Mercury levels in freshwater fish can be affected by many different factors ranging from the size of the lake to the acidity of the water to the length of the food chain. Landscape characteristics can also indirectly influence fish mercury levels since the amount of runoff differs depending on plant cover and topography. Local weather and global climate factors can also impact mercury levels in fish since they can alter air circulations patterns, temperature, and precipitation. Understanding how these factors work together to impact mercury levels in fishes is important to ensure food safety.

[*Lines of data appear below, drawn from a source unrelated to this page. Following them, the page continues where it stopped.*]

`src/rtl/hra_pkg.sv`:
```
// shared constants, types and structs of the stereo hermite resampler
package hra_pkg;

  localparam int FRAC_BITS = 16;
  localparam int SAMPLE_W  = 16;
  localparam int STEP_W    = 19;
  localparam int PH_W      = FRAC_BITS + 3;
  localparam int MU_W      = FRAC_BITS + 1;
  localparam int TAPS      = 4;
  localparam int CH        = 2;
  localparam int CH_LEFT   = 0;
  localparam int CH_RIGHT  = 1;
  localparam int MAX_OUT   = 8;
  localparam int CNT_W     = $clog2(MAX_OUT);
  localparam int QDEPTH    = 4;
  localparam int QPTR_W    = $clog2(QDEPTH);

  localparam logic [PH_W-1:0] ONE_PH    = PH_W'(1) << FRAC_BITS;
  localparam logic [PH_W-1:0] PHASE_MAX = ONE_PH << 2;

  typedef logic [CH-1:0][TAPS-1:0][SAMPLE_W-1:0] hist_t;
  typedef logic [CH-1:0][SAMPLE_W-1:0] pair_t;

  typedef struct packed {
    logic [MU_W-1:0] mu;
    hist_t           hist;
    logic            last;
  } job_t;

  typedef struct packed {
    logic valid;
    job_t job;
  } push_t;

  typedef struct packed {
    logic            busy;
    logic [PH_W-1:0] phase;
  } front_stat_t;

  typedef struct packed {
    logic              full;
    logic              empty;
    logic [QPTR_W:0]   count;
  } queue_stat_t;

endpackage

```
`src/rtl/hra_front.sv`:
```
// front end: takes input pairs, runs the phase and issues interpolation jobs
module hra_front (
  input  logic                              clk,
  input  logic                              rst,
  input  logic                              cfg_we,
  input  logic [hra_pkg::STEP_W-1:0]        cfg_wdata,
  input  logic                              in_valid,
  output logic                              in_stall,
  input  logic signed [hra_pkg::SAMPLE_W-1:0] left_in,
  input  logic signed [hra_pkg::SAMPLE_W-1:0] right_in,
  output hra_pkg::push_t                    push,
  input  hra_pkg::queue_stat_t              qstat,
  output hra_pkg::front_stat_t              stat
);

  localparam int CMP_W = (hra_pkg::STEP_W > hra_pkg::PH_W) ? hra_pkg::STEP_W : hra_pkg::PH_W;
  localparam logic [CMP_W-1:0] STEP_MIN = CMP_W'(hra_pkg::ONE_PH) >> 3;
  localparam logic [CMP_W-1:0] STEP_MAX = CMP_W'(hra_pkg::ONE_PH) << 2;

  logic [hra_pkg::STEP_W-1:0] rate_step;
  logic [hra_pkg::PH_W-1:0]   phase, phase_next;
  hra_pkg::hist_t             hist, hist_next, shifted;
  hra_pkg::pair_t             sample;
  logic                       busy, busy_next;
  logic [hra_pkg::CNT_W-1:0]  cnt, cnt_next;

  logic [CMP_W-1:0]           step_wide, step_sat;
  logic [hra_pkg::PH_W-1:0]   step, phase_sum, phase_fin;
  logic                       in_range, do_push, last, finish, accept;

  always_comb begin
    step_wide = CMP_W'(rate_step);
    if (step_wide < STEP_MIN) begin
      step_sat = STEP_MIN;
    end else if (step_wide > STEP_MAX) begin
      step_sat = STEP_MAX;
    end else begin
      step_sat = step_wide;
    end
    step      = hra_pkg::PH_W'(step_sat);
    phase_sum = phase + step;
    in_range  = phase <= hra_pkg::ONE_PH;
    do_push   = busy && in_range && !qstat.full;
    last      = (phase_sum > hra_pkg::ONE_PH) ||
                (cnt == hra_pkg::CNT_W'(hra_pkg::MAX_OUT - 1));
    finish    = busy && (!in_range || (do_push && last));
    in_stall  = busy && !finish;
    accept    = in_valid && !in_stall;

    for (int c = 0; c < hra_pkg::CH; c++) begin
      for (int t = 0; t < hra_pkg::TAPS - 1; t++) begin
        shifted[c][t] = hist[c][t+1];
      end
      shifted[c][hra_pkg::TAPS-1] = sample[c];
    end

    if (in_range) begin
      phase_fin = (phase_sum > hra_pkg::ONE_PH) ? phase_sum - hra_pkg::ONE_PH : '0;
    end else begin
      phase_fin = phase - hra_pkg::ONE_PH;
    end

    if (finish) begin
      phase_next = phase_fin;
    end else if (do_push) begin
      phase_next = phase_sum;
    end else begin
      phase_next = phase;
    end

    hist_next = finish ? shifted : hist;

    if (accept || finish) begin
      cnt_next = '0;
    end else if (do_push) begin
      cnt_next = cnt + hra_pkg::CNT_W'(1);
    end else begin
      cnt_next = cnt;
    end

    if (accept) begin
      busy_next = 1'b1;
    end else if (finish) begin
      busy_next = 1'b0;
    end else begin
      busy_next = busy;
    end

    push.valid    = do_push;
    push.job.mu   = phase[hra_pkg::MU_W-1:0];
    push.job.hist = hist;
    push.job.last = last;
    stat.busy     = busy;
    stat.phase    = phase;
  end

  always_ff @(posedge clk) begin
    if (rst) begin
      rate_step <= hra_pkg::STEP_W'(hra_pkg::ONE_PH);
      phase     <= hra_pkg::ONE_PH;
      hist      <= '0;
      busy      <= 1'b0;
      cnt       <= '0;
    end else begin
      if (cfg_we) begin
        rate_step <= cfg_wdata;
      end
      phase <= phase_next;
      hist  <= hist_next;
      busy  <= busy_next;
      cnt   <= cnt_next;
    end
  end

  always_ff @(posedge clk) begin
    if (accept) begin
      sample[hra_pkg::CH_LEFT]  <= left_in;
      sample[hra_pkg::CH_RIGHT] <= right_in;
    end
  end

endmodule

```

Miranda Chen and colleagues recently conducted an analysis to determine how mercury levels in four freshwater fishes in Ontario watersheds had changed over time and what factors were driving those changes. They collected publicly available data on fish mercury levels, local weather conditions, and global climate data to investigate these questions. Their analysis focused on four fish species: walleye and northern pike, which inhabit cold water, and smallmouth and largemouth bass, which inhabit warmer waters. These fishes all serve as top predators in their environments and tend to have higher mercury levels than other species.

Largemouth bass. Photo courtesy of the Washington Department of Fish and Wildlife. Available at: https://wdfw.wa.gov/fishing/washington/Species/1738/

Changes in mercury levels from 1972-1992

Miranda Chen and colleagues found that in the majority of Ontario watersheds, fish mercury levels have not changed. They did, however, identify several watersheds where there have been changes in fish mercury levels. Examining historical records, Chen and colleagues reported that mercury levels of walleye and northern pike decreased from 1972-1992. During this same time period mercury levels in smallmouth bass remained unchanged or decreased, while levels in largemouth bass increased, but not significantly. The mercury levels decreased more in watersheds where there had been heavy industrial mercury pollution, likely as a result of more stringent environmental regulations.

Changes in mercury levels from 1993-2014

When Chen and colleagues examined more recent records from 1993 to 2014 they determined that many watersheds have reported increasing mercury levels in all four fishes, although these trends were not significant. In fact, there were several watersheds where mercury levels were decreasing during this same time period.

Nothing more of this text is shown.